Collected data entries

═══

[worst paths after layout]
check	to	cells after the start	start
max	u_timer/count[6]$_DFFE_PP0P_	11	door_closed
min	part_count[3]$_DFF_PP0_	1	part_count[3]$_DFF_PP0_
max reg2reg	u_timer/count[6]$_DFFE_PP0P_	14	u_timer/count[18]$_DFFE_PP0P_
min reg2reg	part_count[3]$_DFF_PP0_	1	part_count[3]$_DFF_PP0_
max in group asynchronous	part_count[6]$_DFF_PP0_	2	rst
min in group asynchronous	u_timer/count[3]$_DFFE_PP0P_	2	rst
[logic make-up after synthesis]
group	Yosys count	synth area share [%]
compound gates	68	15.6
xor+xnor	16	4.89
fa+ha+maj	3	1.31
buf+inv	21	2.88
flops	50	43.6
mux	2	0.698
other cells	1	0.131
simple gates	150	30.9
===== config.mk =====
export PLATFORM = sky130hd
export DESIGN_NAME = ssd1306_fb_flush
export DESIGN_NICKNAME = d
export VERILOG_FILES = /design/src/rtl/ssd1306_fb_flush.sv
export SDC_FILE = /design/constraint.sdc
export NUM_CORES = 1
export LEC_CHECK = 0
export ABC_CLOCK_PERIOD_IN_PS = 2000
export BUFFER_PORTS_ARGS = -buffer_cell sky130_fd_sc_hd__buf_2
export CORE_MARGIN = 5
export CORE_UTILIZATION = 50
export CTS_CLUSTER_DIAMETER = 30
export DETAILED_ROUTE_END_ITERATION = 10
export PLACE_DENSITY = 0.87
export SLEW_MARGIN = 20
export SYNTH_ARGS = -nofsm -noshare
export SYNTH_HDL_FRONTEND = slang
export SYNTH_SLANG_ARGS = --single-unit

===== constraint.sdc =====
create_clock -name clk -period 2 [get_ports clk]
set_input_delay 0.4 -clock clk [delete_from_list [all_inputs] [get_ports clk]]
set_output_delay 0.4 -clock clk [all_outputs]
set_load 0.01 [all_outputs]
$ cat src/rtl/rtc_calendar_core.sv
// rtc_calendar_core
// Real-time clock and calendar: a tick prescaler feeding a carry chain of
// second/minute/hour/day/month/year counters, with leap-year February, a
// field-addressed write port, a per-field increment without carry, 12/24-hour
// display decoding and an hour:minute alarm with a sticky flag.
//
// Ports
//   clock, reset        system clock, asynchronous active-high reset
//   run                 1 = prescaler advances, 0 = time frozen
//   set_valid           write strobe for set_field/set_value
//   set_field           0=sec 1=min 2=hour 3=day 4=month 5=year (6,7 invalid)
//   set_value           binary value to write
//   inc_req             increment strobe for set_field (wrapping, no carry)
//   mode_12h            display-hour format select
//   alarm_en            enables alarm matching
//   alarm_hour/minute   alarm time
//   alarm_ack           clears alarm_flag
//   second..year        current time and date
//   hour_disp, pm       display hour and afternoon indicator
//   tick                one-cycle pulse per second
//   alarm_hit           one-cycle pulse on alarm match
//   alarm_flag          sticky alarm indicator
//   set_error           one-cycle pulse on a rejected write
//
// Handshake: set_valid and inc_req are single-cycle strobes with no ready.
// The core always takes the request on the cycle it is presented; a write
// that fails its range check changes nothing and is reported by set_error on
// the following cycle. set_valid has priority over inc_req.
module rtc_calendar_core #(
    parameter int TICK_DIV   = 32768,
    parameter int PRESC_W    = 15,
    parameter int YEAR_MAX   = 99,
    parameter int RESET_YEAR = 0
) (
    input  logic       clock,
    input  logic       reset,
    input  logic       run,
    input  logic       set_valid,
    input  logic [2:0] set_field,
    input  logic [6:0] set_value,
    input  logic       inc_req,
    input  logic       mode_12h,
    input  logic       alarm_en,
    input  logic [4:0] alarm_hour,
    input  logic [5:0] alarm_minute,
    input  logic       alarm_ack,
    output logic [5:0] second,
    output logic [5:0] minute,
    output logic [4:0] hour,
    output logic [4:0] hour_disp,
    output logic       pm,
    output logic [4:0] day,
    output logic [3:0] month,
    output logic [6:0] year,
    output logic       tick,
    output logic       alarm_hit,
    output logic       alarm_flag,
    output logic       set_error
);

    localparam logic [PRESC_W-1:0] PRESC_TOP = PRESC_W'(TICK_DIV - 1);
    localparam logic [PRESC_W-1:0] PRESC_ONE = PRESC_W'(1);
    localparam logic [6:0]         YMAX      = 7'(YEAR_MAX);
    localparam logic [6:0]         YRST      = 7'(RESET_YEAR);

    function automatic logic [4:0] month_days(input logic [3:0] m, input logic [6:0] y);
        case (m)
            4'd4, 4'd6, 4'd9, 4'd11: month_days = 5'd30;
            4'd2:                    month_days = (y[1:0] == 2'b00) ? 5'd29 : 5'd28;
            default:                 month_days = 5'd31;
        endcase
    endfunction

    logic [PRESC_W-1:0] presc, n_presc;
    logic               term;
    // t_* = values after the tick update only; n_* = final next values
    logic [5:0] t_sec, t_min, n_sec, n_min;
    logic [4:0] t_hour, t_day, n_hour, n_day, lim;
    logic [3:0] t_month, n_month;
    logic [6:0] t_year, n_year;
    logic       hit_d, err_d;

    assign term = run && (presc == PRESC_TOP);

    always_comb begin
        t_sec   = second;
        t_min   = minute;
        t_hour  = hour;
        t_day   = day;
        t_month = month;
        t_year  = year;
        if (term) begin
            if (second != 6'd59) begin
                t_sec = second + 6'd1;
            end else begin
                t_sec = 6'd0;
                if (minute != 6'd59) begin
                    t_min = minute + 6'd1;
                end else begin
                    t_min = 6'd0;
                    if (hour != 5'd23) begin
                        t_hour = hour + 5'd1;
                    end else begin
                        t_hour = 5'd0;
                        if (day < month_days(month, year)) begin
                            t_day = day + 5'd1;
                        end else begin
                            t_day = 5'd1;
                            if (month != 4'd12) begin
                                t_month = month + 4'd1;
                            end else begin
                                t_month = 4'd1;
                                t_year  = (year >= YMAX) ? 7'd0 : year + 7'd1;
                            end
                        end
                    end
                end
            end
        end

        // Alarm looks at the tick-updated time only, so writes cannot fire it.
        hit_d = term && alarm_en && (t_hour == alarm_hour) &&
                (t_min == alarm_minute) && (t_sec == 6'd0);

        n_presc = !run ? presc : (term ? '0 : presc + PRESC_ONE);
        n_sec   = t_sec;
        n_min   = t_min;
        n_hour  = t_hour;
        n_day   = t_day;
        n_month = t_month;
        n_year  = t_year;
        err_d   = 1'b0;
        lim     = 5'd31;

        if (set_valid) begin
            // Range checks use the pre-tick registers.
            case (set_field)
                3'd0: if (set_value <= 7'd59) begin
                          n_sec   = set_value[5:0];
                          n_presc = '0;
                      end else err_d = 1'b1;
                3'd1: if (set_value <= 7'd59) n_min = set_value[5:0];
                      else err_d = 1'b1;
                3'd2: if (set_value <= 7'd23) n_hour = set_value[4:0];
                      else err_d = 1'b1;
                3'd3: if (set_value >= 7'd1 && set_value <= {2'b00, month_days(month, year)})
                          n_day = set_value[4:0];
                      else err_d = 1'b1;
                3'd4: if (set_value >= 7'd1 && set_value <= 7'd12) begin
                          n_month = set_value[3:0];
                          lim     = month_days(set_value[3:0], t_year);
                          if (t_day > lim) n_day = lim;
                      end else err_d = 1'b1;
                3'd5: if (set_value <= YMAX) begin
                          n_year = set_value;
                          lim    = month_days(t_month, set_value);
                          if (t_day > lim) n_day = lim;
                      end else err_d = 1'b1;
                default: err_d = 1'b1;
            endcase
        end else if (inc_req) begin
            case (set_field)
                3'd0: n_sec  = (second == 6'd59) ? 6'd0 : second + 6'd1;
                3'd1: n_min  = (minute == 6'd59) ? 6'd0 : minute + 6'd1;
                3'd2: n_hour = (hour == 5'd23) ? 5'd0 : hour + 5'd1;
                3'd3: n_day  = (day >= month_days(month, year)) ? 5'd1 : day + 5'd1;
                3'd4: begin
                    n_month = (month == 4'd12) ? 4'd1 : month + 4'd1;
                    lim     = month_days(n_month, t_year);
                    if (t_day > lim) n_day = lim;
                end
                3'd5: begin
                    n_year = (year >= YMAX) ? 7'd0 : year + 7'd1;
                    lim    = month_days(t_month, n_year);
                    if (t_day > lim) n_day = lim;
                end
                default: ;
            endcase
        end
    end

    always_ff @(posedge clock or posedge reset) begin
        if (reset) begin
            presc      <= '0;
            second     <= 6'd0;
            minute     <= 6'd0;
            hour       <= 5'd0;
            day        <= 5'd1;
            month      <= 4'd1;
            year       <= YRST;
            tick       <= 1'b0;
            alarm_hit  <= 1'b0;
            alarm_flag <= 1'b0;
            set_error  <= 1'b0;
        end else begin
            presc      <= n_presc;
            second     <= n_sec;
            minute     <= n_min;
            hour       <= n_hour;
            day        <= n_day;
            month      <= n_month;
            year       <= n_year;
            tick       <= term;
            alarm_hit  <= hit_d;
            set_error  <= err_d;
            // A new hit outranks an acknowledge in the same cycle.
            if (hit_d)          alarm_flag <= 1'b1;
            else if (alarm_ack) alarm_flag <= 1'b0;
        end
    end

    always_comb begin
        pm = (hour >= 5'd12);
        if (!mode_12h)         hour_disp = hour;
        else if (hour == 5'd0) hour_disp = 5'd12;
        else if (hour > 5'd12) hour_disp = hour - 5'd12;
        else                   hour_disp = hour;
    end

endmodule
<file path="config.mk">
export PLATFORM = sky130hd
export DESIGN_NAME = pc_gen
export DESIGN_NICKNAME = d
export VERILOG_FILES = /design/src/rtl/pc_pkg.sv /design/src/rtl/pc_gen_br_cmp.sv /design/src/rtl/pc_gen.sv
export SDC_FILE = /design/constraint.sdc
export NUM_CORES = 1
export LEC_CHECK = 0
export ABC_AREA = 1
export CAP_MARGIN = 25
export CORE_ASPECT_RATIO = 0.9
export CORE_MARGIN = 5
export CORE_UTILIZATION = 40
export CTS_BUF_LIST = sky130_fd_sc_hd__clkbuf_4
export DETAILED_ROUTE_END_ITERATION = 8
export GPL_ROUTABILITY_DRIVEN = 0
export GPL_TIMING_DRIVEN = 0
export MAX_ROUTING_LAYER = met4
export PLACE_DENSITY = 0.67
export SETUP_SLACK_MARGIN = 0.15
export SLEW_MARGIN = 5
export SYNTH_ARGS = -nofsm -noshare
export SYNTH_HDL_FRONTEND = slang
export SYNTH_SLANG_ARGS = --single-unit
</file>
<file path="constraint.sdc">
create_clock -name clk -period 5.7 [get_ports clk]
set_input_delay 1.71 -clock clk [delete_from_list [all_inputs] [get_ports clk]]
set_output_delay 1.71 -clock clk [all_outputs]
set_load 0.01 [all_outputs]
</file>
<file path="src/rtl/pc_pkg.sv">
`default_nettype none
// ============================================================================
// Module      : pc_pkg
// Description : Shared encodings and defaults for the next-PC generator.
// Revision    : 1.0 - initial release
// ============================================================================
package pc_pkg;

    typedef enum logic [2:0] {
        BR_NONE = 3'd0,
        BR_EQ   = 3'd1,
        BR_NE   = 3'd2,
        BR_GEZ  = 3'd3,
        BR_GTZ  = 3'd4,
        BR_LEZ  = 3'd5,
        BR_LTZ  = 3'd6
    } br_type_t;

    typedef enum logic [0:0] {
        ST_RUN  = 1'b0,
        ST_WAIT = 1'b1
    } state_t;

    localparam logic [31:0] c_def_reset_pc = 32'h0000_3000;
    localparam logic [31:0] c_def_exc_vec  = 32'h0000_4180;

endpackage : pc_pkg
`default_nettype wire

</file>
<file path="src/rtl/pc_gen_br_cmp.sv">
`default_nettype none
// ============================================================================
// Module      : br_cmp
// Description : Signed branch-condition evaluation for the decode-stage branch.
// Revision    : 1.0 - initial release
// ============================================================================
module br_cmp
    import pc_pkg::*;
#(
    parameter int XLEN = 32
) (
    input  logic [2:0]      br_type,
    input  logic [XLEN-1:0] rs_val,
    input  logic [XLEN-1:0] rt_val,
    output logic            taken
);

    logic w_eq;
    logic w_neg;
    logic w_zero;

    assign w_eq   = (rs_val == rt_val);
    assign w_neg  = rs_val[XLEN-1];
    assign w_zero = ~|rs_val;

    always_comb begin
        taken = 1'b0;
        case (br_type_t'(br_type))
            BR_EQ:   taken = w_eq;
            BR_NE:   taken = ~w_eq;
            BR_GEZ:  taken = ~w_neg;
            BR_GTZ:  taken = ~w_neg & ~w_zero;
            BR_LEZ:  taken = w_neg | w_zero;
            BR_LTZ:  taken = w_neg;
            default: taken = 1'b0;
        endcase
    end

endmodule : br_cmp
`default_nettype wire

</file>
<file path="src/rtl/pc_gen.sv">
`default_nettype none
// ============================================================================
// Module      : pc_gen
// Description : Fetch/decode PC state with delay-slot redirects, fetch
//               back-pressure buffering, exception entry and eret.
// Revision    : 1.0 - initial release
// ============================================================================
module pc_gen
    import pc_pkg::*;
#(
    parameter int              XLEN     = 32,
    parameter logic [XLEN-1:0] RESET_PC = XLEN'(c_def_reset_pc),
    parameter logic [XLEN-1:0] EXC_VEC  = XLEN'(c_def_exc_vec)
) (
    input  logic            clk,
    input  logic            rst,
    input  logic            stall,
    input  logic            if_ready,
    input  logic            id_valid_i,
    input  logic [2:0]      br_type,
    input  logic            jump,
    input  logic            jal,
    input  logic            jalr,
    input  logic [25:0]     target,
    input  logic [15:0]     imm16,
    input  logic [XLEN-1:0] rs_val,
    input  logic [XLEN-1:0] rt_val,
    input  logic            exc_req,
    input  logic [XLEN-1:0] exc_pc,
    input  logic            eret,
    output logic [XLEN-1:0] pc_o,
    output logic [XLEN-1:0] id_pc_o,
    output logic [XLEN-1:0] link_o,
    output logic [XLEN-1:0] epc_o,
    output logic            flush_o,
    output logic            addr_err_o
);

    localparam logic [XLEN-1:0] c_four  = XLEN'(4);
    localparam logic [XLEN-1:0] c_eight = XLEN'(8);

    state_t          r_state;
    state_t          w_state_next;
    logic [XLEN-1:0] r_pc;
    logic [XLEN-1:0] r_id_pc;
    logic [XLEN-1:0] r_epc;
    logic [XLEN-1:0] r_pend_tgt;

    logic            w_taken;
    logic            w_misaligned;
    logic            w_redir;
    logic            w_advance;
    logic [XLEN-1:0] w_br_tgt;
    logic [XLEN-1:0] w_j_tgt;
    logic [XLEN-1:0] w_tgt;
    logic [XLEN-1:0] w_pc_next;
    logic            w_pc_en;
    logic            w_id_en;
    logic            w_pend_en;

    br_cmp #(
        .XLEN    (XLEN)
    ) u_br_cmp (
        .br_type (br_type),
        .rs_val  (rs_val),
        .rt_val  (rt_val),
        .taken   (w_taken)
    );

    // Branch offset is the word offset sign-extended to XLEN bits.
    assign w_br_tgt = r_id_pc + c_four + XLEN'($signed({imm16, 2'b00}));
    assign w_j_tgt  = XLEN'({r_id_pc[XLEN-1:XLEN-4], target, 2'b00});
    assign w_tgt    = jalr ? rs_val : ((jump | jal) ? w_j_tgt : w_br_tgt);

    // A misaligned jalr must not redirect; the exception path takes over.
    assign w_misaligned = id_valid_i & jalr & (|rs_val[1:0]);
    assign w_redir      = id_valid_i & (jump | jal | (jalr & ~w_misaligned) | w_taken);
    assign w_advance    = ~stall & if_ready;

    always_comb begin
        w_state_next = r_state;
        w_pc_next    = r_pc;
        w_pc_en      = 1'b0;
        w_id_en      = 1'b0;
        w_pend_en    = 1'b0;
        if (exc_req) begin
            w_pc_next    = EXC_VEC;
            w_pc_en      = 1'b1;
            w_state_next = ST_RUN;
        end else if (eret) begin
            w_pc_next    = r_epc;
            w_pc_en      = 1'b1;
            w_state_next = ST_RUN;
        end else begin
            case (r_state)
                ST_RUN: begin
                    if (w_advance) begin
                        w_pc_next = w_redir ? w_tgt : (r_pc + c_four);
                        w_pc_en   = 1'b1;
                        w_id_en   = 1'b1;
                    end else if (w_redir && !stall) begin
                        // Decode is moving on without a fetch; keep the target.
                        w_pend_en    = 1'b1;
                        w_state_next = ST_WAIT;
                    end
                end
                ST_WAIT: begin
                    if (w_advance) begin
                        w_pc_next    = r_pend_tgt;
                        w_pc_en      = 1'b1;
                        w_id_en      = 1'b1;
                        w_state_next = ST_RUN;
                    end
                end
                default: w_state_next = ST_RUN;
            endcase
        end
    end

    always_ff @(posedge clk or posedge rst) begin
        if (rst) begin
            r_state    <= ST_RUN;
            r_pc       <= RESET_PC;
            r_id_pc    <= RESET_PC;
            r_epc      <= '0;
            r_pend_tgt <= '0;
        end else begin
            r_state <= w_state_next;
            if (w_pc_en) begin
                r_pc <= w_pc_next;
            end
            if (w_id_en) begin
                r_id_pc <= r_pc;
            end
            if (exc_req) begin
                r_epc      <= exc_pc;
                r_pend_tgt <= '0;
            end else if (w_pend_en) begin
                r_pend_tgt <= w_tgt;
            end
        end
    end

    assign pc_o       = r_pc;
    assign id_pc_o    = r_id_pc;
    assign epc_o      = r_epc;
    assign link_o     = r_id_pc + c_eight;
    assign flush_o    = exc_req | eret;
    assign addr_err_o = w_misaligned & ~stall & (r_state == ST_RUN);

endmodule : pc_gen
`default_nettype wire
</file>
## config.mk

```make
export PLATFORM = sky130hd
export DESIGN_NAME = sprite_draw_arbiter
export DESIGN_NICKNAME = d
export VERILOG_FILES = /design/src/rtl/game_pkg.sv /design/src/rtl/rect_sweeper.sv /design/src/rtl/sprite_draw_arbiter.sv
export SDC_FILE = /design/constraint.sdc
export NUM_CORES = 1
export LEC_CHECK = 0
export CORE_MARGIN = 2
export CORE_UTILIZATION = 35
export CTS_CLUSTER_DIAMETER = 40
export DETAILED_ROUTE_END_ITERATION = 12
export MAX_ROUTING_LAYER = met4
export PLACE_DENSITY_LB_ADDON = 0.3
export SLEW_MARGIN = 0
export SYNTH_ARGS = -nofsm -noshare
export SYNTH_HDL_FRONTEND = slang
export SYNTH_SLANG_ARGS = --single-unit
export TNS_END_PERCENT = 5
```

## constraint.sdc

```tcl
create_clock -name clk -period 6.55 [get_ports clk]
set_input_delay 1.965 -clock clk [delete_from_list [all_inputs] [get_ports clk]]
set_output_delay 1.965 -clock clk [all_outputs]
set_load 0.005 [all_outputs]
```
File: src/rtl/s_axis_cc_adapt_x4.sv
// LitePCIe legacy completion TLPs -> UltraScale+ x4 CC AXI-Stream: header remap,
// byte->dword keep, payload length check, non-completion drop.
module s_axis_cc_adapt_x4
  import pcie_cc_adapt_pkg::*;
#(
  parameter int DATA_WIDTH = 128,
  parameter int KEEP_WIDTH = DATA_WIDTH/8
) (
  input  logic                  user_clk,
  input  logic                  user_reset,
  input  logic [DATA_WIDTH-1:0] s_axis_cc_tdata,
  input  logic [KEEP_WIDTH-1:0] s_axis_cc_tkeep,
  input  logic                  s_axis_cc_tlast,
  input  logic [3:0]            s_axis_cc_tuser,
  input  logic                  s_axis_cc_tvalid,
  output logic                  s_axis_cc_tready,
  output logic [DATA_WIDTH-1:0] s_axis_cc_tdata_a,
  output logic [3:0]            s_axis_cc_tkeep_a,
  output logic                  s_axis_cc_tlast_a,
  output logic [32:0]           s_axis_cc_tuser_a,
  output logic                  s_axis_cc_tvalid_a,
  input  logic [3:0]            s_axis_cc_tready_a,
  output logic                  cpl_drop,
  output cc_state_e             cc_state_dbg
);

  localparam int SKID_W = DATA_WIDTH + 4 + 1 + 1;

  cc_state_e             state;
  logic                  rdy_en, skid_ready, in_fire, is_cpl, hdr_fmt1, fwd_valid, disc;
  logic                  err_q, err_base, out_disc;
  logic [4:0]            hdr_type;
  logic [9:0]            hdr_len;
  logic [11:0]           hdr_bc;
  logic [10:0]           hdr_dwc, cnt_q, exp_dw_q, cnt_base, cnt_sum, cnt_next, exp_dw;
  logic [2:0]            beat_dw;
  logic [3:0]            keep_a;
  logic [95:0]           desc;
  logic [DATA_WIDTH-1:0] data_a;
  logic                  unused_ok;

  assign s_axis_cc_tready = rdy_en && skid_ready;
  assign in_fire          = s_axis_cc_tvalid && s_axis_cc_tready;
  assign cc_state_dbg     = state;
  assign unused_ok        = &{1'b0, s_axis_cc_tuser[3:1], s_axis_cc_tready_a[3:1],
                              s_axis_cc_tkeep[15:13], s_axis_cc_tkeep[11:9],
                              s_axis_cc_tkeep[7:5], s_axis_cc_tkeep[3:1]};

  always_comb begin
    hdr_type = s_axis_cc_tdata[TYPE_LSB +: 5];
    hdr_fmt1 = s_axis_cc_tdata[FMT_LSB + 1];
    hdr_len  = s_axis_cc_tdata[LEN_LSB +: 10];
    hdr_bc   = s_axis_cc_tdata[BC_LSB +: 12];
    is_cpl   = (hdr_type[4:1] == TYPE_CPL[4:1]);
    hdr_dwc  = (hdr_len == 10'd0) ? MAX_DW : {1'b0, hdr_len};

    desc = '0;
    desc[CC_LADDR_LSB +: 7]  = s_axis_cc_tdata[LADDR_LSB +: 7];
    desc[CC_BC_LSB +: 13]    = (hdr_bc == 12'd0) ? 13'h1000 : {1'b0, hdr_bc};
    desc[CC_LOCKED_BIT]      = (hdr_type == TYPE_CPLLK);
    desc[CC_DWC_LSB +: 11]   = hdr_dwc;
    desc[CC_STATUS_LSB +: 3] = s_axis_cc_tdata[STATUS_LSB +: 3];
    desc[CC_EP_BIT]          = s_axis_cc_tdata[EP_BIT];
    desc[CC_REQID_LSB +: 16] = s_axis_cc_tdata[REQID_LSB +: 16];
    desc[CC_TAG_LSB +: 8]    = s_axis_cc_tdata[TAG_LSB +: 8];
    desc[CC_CPLID_LSB +: 16] = s_axis_cc_tdata[CPLID_LSB +: 16];
    desc[CC_CPLID_EN_BIT]    = 1'b1;
    desc[CC_TC_LSB +: 3]     = s_axis_cc_tdata[TC_LSB +: 3];
    desc[CC_ATTR_LSB +: 2]   = s_axis_cc_tdata[ATTR_LSB +: 2];

    if (state == HDR) begin
      // Only DW3 of the header beat can be payload, and only for data completions
      beat_dw  = hdr_fmt1 ? {2'b0, s_axis_cc_tkeep[12]} : 3'd0;
      cnt_base = '0;
      exp_dw   = hdr_fmt1 ? hdr_dwc : '0;
      err_base = 1'b0;
      data_a   = {s_axis_cc_tdata[DATA_WIDTH-1:96], desc};
      keep_a   = hdr_fmt1 ? {s_axis_cc_tkeep[12], 3'b111} : 4'b0111;
    end else begin
      beat_dw  = dw_count(keep_dw(s_axis_cc_tkeep));
      cnt_base = cnt_q;
      exp_dw   = exp_dw_q;
      err_base = err_q;
      data_a   = s_axis_cc_tdata;
      keep_a   = keep_dw(s_axis_cc_tkeep);
    end

    cnt_sum   = cnt_base + {8'b0, beat_dw};
    cnt_next  = (cnt_sum > MAX_DW) ? MAX_DW : cnt_sum;
    disc      = s_axis_cc_tlast && (err_base || s_axis_cc_tuser[0] || (cnt_next != exp_dw));
    fwd_valid = in_fire && ((state == BODY) || ((state == HDR) && is_cpl));
  end

  always_ff @(posedge user_clk or posedge user_reset) begin
    if (user_reset) begin
      state    <= HDR;
      rdy_en   <= 1'b0;
      cpl_drop <= 1'b0;
      cnt_q    <= '0;
      exp_dw_q <= '0;
      err_q    <= 1'b0;
    end else begin
      rdy_en   <= 1'b1;
      cpl_drop <= 1'b0;
      if (in_fire) begin
        case (state)
          HDR: begin
            cnt_q    <= s_axis_cc_tlast ? '0 : cnt_next;
            exp_dw_q <= exp_dw;
            err_q    <= s_axis_cc_tuser[0];
            if (!is_cpl) begin
              cpl_drop <= 1'b1;
              state    <= s_axis_cc_tlast ? HDR : DROP;
            end else begin
              state    <= s_axis_cc_tlast ? HDR : BODY;
            end
          end
          BODY: begin
            cnt_q <= s_axis_cc_tlast ? '0 : cnt_next;
            err_q <= err_q || s_axis_cc_tuser[0];
            if (s_axis_cc_tlast) state <= HDR;
          end
          default: begin
            if (s_axis_cc_tlast) state <= HDR;
          end
        endcase
      end
    end
  end

  axis_skid_reg #(.WIDTH(SKID_W)) u_skid (
    .clk       (user_clk),
    .rst       (user_reset),
    .in_data   ({data_a, keep_a, s_axis_cc_tlast, disc}),
    .in_valid  (fwd_valid),
    .in_ready  (skid_ready),
    .out_data  ({s_axis_cc_tdata_a, s_axis_cc_tkeep_a, s_axis_cc_tlast_a, out_disc}),
    .out_valid (s_axis_cc_tvalid_a),
    .out_ready (s_axis_cc_tready_a[0])
  );

  assign s_axis_cc_tuser_a = {32'b0, out_disc};

endmodule
File: config.mk
export PLATFORM = sky130hd
export DESIGN_NAME = s_axis_cc_adapt_x4
export DESIGN_NICKNAME = d
export VERILOG_FILES = /design/src/rtl/pcie_cc_adapt_pkg.sv /design/src/rtl/s_axis_cc_adapt_x4_skid.sv /design/src/rtl/s_axis_cc_adapt_x4.sv
export SDC_FILE = /design/constraint.sdc
export NUM_CORES = 1
export LEC_CHECK = 0
export ABC_AREA = 0
export CAP_MARGIN = 20
export CORE_MARGIN = 4
export CORE_UTILIZATION = 54
export CTS_CLUSTER_SIZE = 30
export DETAILED_ROUTE_END_ITERATION = 16
export GPL_TIMING_DRIVEN = 1
export PLACE_DENSITY = 0.9
export SETUP_SLACK_MARGIN = 0.1
export SLEW_MARGIN = 20
export SYNTH_ARGS = -nofsm -noshare
export SYNTH_HDL_FRONTEND = slang
export SYNTH_SLANG_ARGS = --single-unit
File: constraint.sdc
create_clock -name user_clk -period 22.9 [get_ports user_clk]
set_input_delay 3.435 -clock user_clk [delete_from_list [all_inputs] [get_ports user_clk]]
set_output_delay 3.435 -clock user_clk [all_outputs]
set_load 0.01 [all_outputs]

═══

TASK REQUIREMENTS – In the records above, how many lines contain the string "jump"? Reply with the number only.

WRITTEN SOLUTION – 3